[Saved data entries]
File: config.mk
export PLATFORM = sky130hd
export DESIGN_NAME = step_sched
export DESIGN_NICKNAME = d
export VERILOG_FILES = /design/src/rtl/step_sched.sv
export SDC_FILE = /design/constraint.sdc
export NUM_CORES = 2
export LEC_CHECK = 0
export ABC_CLOCK_PERIOD_IN_PS = 8500
export BUFFER_PORTS_ARGS = -buffer_cell sky130_fd_sc_hd__buf_2
export CAP_MARGIN = 10
export CORE_MARGIN = 4
export CORE_UTILIZATION = 43
export CTS_CLUSTER_DIAMETER = 50
export DETAILED_ROUTE_END_ITERATION = 8
export HOLD_SLACK_MARGIN = 0.15
export SETUP_SLACK_MARGIN = 0.1
export SLEW_MARGIN = 25
export SYNTH_ARGS = -nofsm -noshare
export SYNTH_HDL_FRONTEND = slang
export SYNTH_SLANG_ARGS = --single-unit
File: constraint.sdc
create_clock -name clk -period 8.5 [get_ports clk]
set_input_delay 0.85 -clock clk [delete_from_list [all_inputs] [get_ports clk]]
set_output_delay 0.85 -clock clk [all_outputs]
set_load 0.01 [all_outputs]
File: src/rtl/step_sched.sv
module step_sched #(
  parameter int DEPTH = 64,
  parameter int NREG  = 32,
  localparam int AW   = $clog2(DEPTH),
  localparam int SW   = AW + 1
) (
  input  logic            clk,
  input  logic            rst_n,
  input  logic            cfg_we,
  input  logic [SW-1:0]   cfg_len,
  input  logic [SW-1:0]   cfg_loop,
  input  logic            tbl_we,
  input  logic [AW-1:0]   tbl_addr,
  input  logic            tbl_ld,
  input  logic            tbl_st,
  input  logic [NREG-1:0] tbl_mask,
  input  logic            start,
  input  logic            adv,
  input  logic            stop,
  output logic [SW-1:0]   step,
  output logic            idle,
  output logic            cfg_err,
  output logic            ld_ok,
  output logic            st_ok,
  output logic [NREG-1:0] reg_mask,
  output logic            mem_skip
);

  logic [NREG+1:0] tbl [DEPTH];
  logic [SW-1:0]   step_q, len_q, loop_q, idx;
  logic            idle_q, valid_q, err_q;
  logic            cfg_bad, go, at_end;
  logic [NREG+1:0] ent;

  assign cfg_bad = (cfg_len == '0) || (cfg_len > SW'(DEPTH)) || (cfg_loop >= cfg_len);
  assign go      = !idle_q && adv && !stop;
  assign at_end  = (step_q == len_q);

  always_ff @(posedge clk or negedge rst_n) begin
    if (!rst_n) begin
      idle_q  <= 1'b1;
      step_q  <= '0;
      len_q   <= '0;
      loop_q  <= '0;
      valid_q <= 1'b0;
      err_q   <= 1'b0;
    end else if (idle_q) begin
      if (cfg_we) begin
        err_q <= cfg_bad;
        if (!cfg_bad) begin
          len_q   <= cfg_len;
          loop_q  <= cfg_loop;
          valid_q <= 1'b1;
        end
      end else if (start && valid_q) begin
        idle_q <= 1'b0;
        step_q <= SW'(1);
      end
    end else if (stop) begin
      idle_q <= 1'b1;
    end else if (go) begin
      step_q <= at_end ? loop_q + 1'b1 : step_q + 1'b1;
    end
  end

  always_ff @(posedge clk)
    if (tbl_we && idle_q) tbl[tbl_addr] <= {tbl_ld, tbl_st, tbl_mask};

  assign idx = step_q - 1'b1;
  assign ent = idle_q ? '0 : tbl[idx[AW-1:0]];

  assign step     = step_q;
  assign idle     = idle_q;
  assign cfg_err  = err_q;
  assign ld_ok    = ent[NREG+1];
  assign st_ok    = ent[NREG];
  assign reg_mask = ent[NREG-1:0];
  assign mem_skip = !(ld_ok || st_ok);

endmodule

What needs to be done - Please output an exact copy of the lines above, from the opening line of the data down to the line that contains "set_output_delay 0.85 -clock".

Your solution -
File: config.mk
export PLATFORM = sky130hd
export DESIGN_NAME = step_sched
export DESIGN_NICKNAME = d
export VERILOG_FILES = /design/src/rtl/step_sched.sv
export SDC_FILE = /design/constraint.sdc
export NUM_CORES = 2
export LEC_CHECK = 0
export ABC_CLOCK_PERIOD_IN_PS = 8500
export BUFFER_PORTS_ARGS = -buffer_cell sky130_fd_sc_hd__buf_2
export CAP_MARGIN = 10
export CORE_MARGIN = 4
export CORE_UTILIZATION = 43
export CTS_CLUSTER_DIAMETER = 50
export DETAILED_ROUTE_END_ITERATION = 8
export HOLD_SLACK_MARGIN = 0.15
export SETUP_SLACK_MARGIN = 0.1
export SLEW_MARGIN = 25
export SYNTH_ARGS = -nofsm -noshare
export SYNTH_HDL_FRONTEND = slang
export SYNTH_SLANG_ARGS = --single-unit
File: constraint.sdc
create_clock -name clk -period 8.5 [get_ports clk]
set_input_delay 0.85 -clock clk [delete_from_list [all_inputs] [get_ports clk]]
set_output_delay 0.85 -clock clk [all_outputs]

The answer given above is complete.